# How many coats of finish?



## richgreer (Dec 25, 2009)

My standard approach to finishing calls for 5 coats of wipe-on poly. I sometimes use other approaches, but this is my standard.

With respect to the 1st and 2nd coat, I finish everything, including areas that no one will ever see. For the 3rd coat I skip the areas that no one will every see but I include areas that will only get occasional looks . The 4th and 5th coat are limited to the focal points of the piece (e.g. the table top).

I lightly sand (400 grit) before applying coats 3, 4, and 5.

FYI - I like to use a 50/50 mixture of glossy and satin MinWax wipe-on poly. IMO, the glossy is too glossy and the satin is too dull. The 50/50 mix seems to be just right.

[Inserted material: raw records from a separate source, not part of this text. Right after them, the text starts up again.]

// sig_altmult_add
module sig_altmult_add
(
	input signed [15:0] dataa, datab, datac, datad,
	input 		clock, aclr,
	output reg 	[32:0] result
);
	reg signed	[15:0] dataa_reg, datab_reg, datac_reg, datad_reg;
	reg signed	[31:0] mult0_result, mult1_result;
	always @ (posedge clock or posedge aclr) begin
    	if (aclr) begin
			dataa_reg <= {16{1'b0}};
			datab_reg <= {16{1'b0}};
			datac_reg <= {16{1'b0}};
			datad_reg <= {16{1'b0}};
			mult0_result <= {32{1'b0}};
			mult1_result <= {32{1'b0}};
			result <= {33{1'b0}};
		end
		else begin
			dataa_reg <= dataa;
			datab_reg <= datab;
			datac_reg <= datac;
			datad_reg <= datad;
			mult0_result <= dataa_reg * datab_reg;
			mult1_result <= datac_reg * datad_reg;
			result <= mult0_result + mult1_result;
		end
	end
endmodule
export LEC_CHECK = 0
export CAP_MARGIN = 40
export CELL_PAD_IN_SITES_DETAIL_PLACEMENT = 0
export CORE_ASPECT_RATIO = 1.22
export CORE_MARGIN = 3
export CORE_UTILIZATION = 40
export CTS_CLUSTER_SIZE = 48
export GPL_TIMING_DRIVEN = 0
export HOLD_SLACK_MARGIN = 0.28
export SLEW_MARGIN = 35
export TNS_END_PERCENT = 40
create_clock -name core_clock -period 7.0 [get_ports {clock}]
run.sh (not shown) runs the stock make flow with config.mk's settings and CLKGATE_MAP_FILE=.
The baseline went through all stages and came out clean.
Then changed:
CAP_MARGIN = 20   (was 40)
CELL_PAD_IN_SITES_DETAIL_PLACEMENT = not set   (was 0)
CORE_ASPECT_RATIO = 0.95   (was 1.22)
CORE_MARGIN = 2   (was 3)
CORE_UTILIZATION = 65   (was 40)
CTS_CLUSTER_DIAMETER = 229   (was not set)
CTS_CLUSTER_SIZE = 100   (was 48)
GPL_ROUTABILITY_DRIVEN = 0   (was not set)
GPL_TIMING_DRIVEN = not set   (was 0)
HOLD_SLACK_MARGIN = 0.16   (was 0.28)
SLEW_MARGIN = 20   (was 35)
TNS_END_PERCENT = 35   (was 40)
After rerunning:
- cell count went down by 11%
- routed wire length went down by 15%
- worst setup slack improves by 12 ps
- first-iteration DRC count went up by 28%
- non-clock buffer count went down by 56
- maximum frequency barely changes
- synthesized area does not change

I deviate from this standard for 2 reasons. If I need to get it done fast (hate that), I will use a spray on shellack 
because it dries so fast. I often buff the smaller pieces I make. If I am going to buff, I use a Danish Oil. I think Danish oil provides a better base for buffing waxes. I've experimented with lacquer, but have yet to find it preferable.

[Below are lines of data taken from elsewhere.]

== build 14 ==
## cpu
module cpu(
	input clk,rst,
	output [9:0] instr_Addr,
	input [15:0] instr,
	output reg [8:0] data_Addr,
	output reg [15:0] write_data,
	input [15:0] read_data,
	output write_enable
    );
wire [15:0] sign_Imm;
wire [8:0] immediate;
assign immediate = instr[8:0];
SignExtend sgex(
	.imm(immediate),
	.sgnimm(sign_Imm)
);
wire [3:0] flag_reg,flag_next;
wire save_flags;
register #(4) FlagReg(clk,rst,save_flags,flag_next,flag_reg);
reg [15:0] srcA,srcB;
wire [15:0] res,extra_res;
reg [8:0] SP_next;
wire [8:0] SP_reg;
wire branch,ret,loadPC,reg_from_mem;
wire push,op_stack,wr_X,wr_Y,wr_ACC,extra_write_X;
wire [1:0] sel_srcA,sel_srcB,data_addr_sel,mem_data_wr_sel;
wire [4:0] opsel;
wire ready;
controlUnit cu(
	.instr(instr),
	.branch(branch),
	.ret(ret),
	.loadPC(loadPC),
	.push(push),
	.op_stack(op_stack),
	.opsel(opsel),
	.sel_srcA(sel_srcA),
	.sel_srcB(sel_srcB),
	.ready(ready),
	.data_addr_sel(data_addr_sel),
  ...
make LEC_CHECK=0 ABC_AREA=0 CAP_MARGIN=20 CELL_PAD_IN_SITES_DETAIL_PLACEMENT=1 CORE_MARGIN=2 CORE_UTILIZATION=54 CTS_CLUSTER_DIAMETER=228 GPL_ROUTABILITY_DRIVEN=1 GPL_TIMING_DRIVEN=0 HOLD_SLACK_MARGIN=0.17 MAX_ROUTING_LAYER=met4 MIN_ROUTING_LAYER=met2 PLACE_DENSITY_LB_ADDON=0.12 SLEW_MARGIN=20 TNS_END_PERCENT=75 finish   # period 165.0 ns
run.sh (not shown) runs the stock make flow with config.mk's settings and CLKGATE_MAP_FILE=.
For build 14, the flow was terminated by a tool error in 5_1_grt and produced no final design.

I'm curious about other LJs and their standard approach to finishing.


----------



## bhog (Jan 13, 2011)

I like to use minwax tung oil finish 3-4 coats followed by 3-4 coats of wipe on poly, of corse sanding /buffing in between coats.I like the finished look of the 2.


----------



## Cato (May 1, 2009)

Rich, I have been playing with shellac flakes a lot recently since I had several walnut projects.

The amber shellac really does justice to the walnut, and then I have polished with paste wax and that seemed to turn out well.

I used shellac and 3 coats of spar urethane,sanded with 320 between coats, for a couple of outdoor porch tables, but have not tried the Minwax wipe on poly yet.

I have used the Watco Danish oil with good results but have heard some say that the Deft Danish oil yields a better looking finish but I have not tried that yet either.


----------



## sbryan55 (Dec 8, 2007)

Rich, when I use poly 5 coats is usually in the ballpark for me. I will keep applying it until I get the build that I want on the finish. Usually I reach a point where I am satisfied with anywhere from 5 to 10 coats. As you said it really boils down to how much time I have got to spend on finishing (or until I get bored with it).


----------



## cabs4less (Nov 2, 2010)

If i spraying 2 coats of gemina laq and depending on the type of wood i might rag on a coat of BLO a couple days before.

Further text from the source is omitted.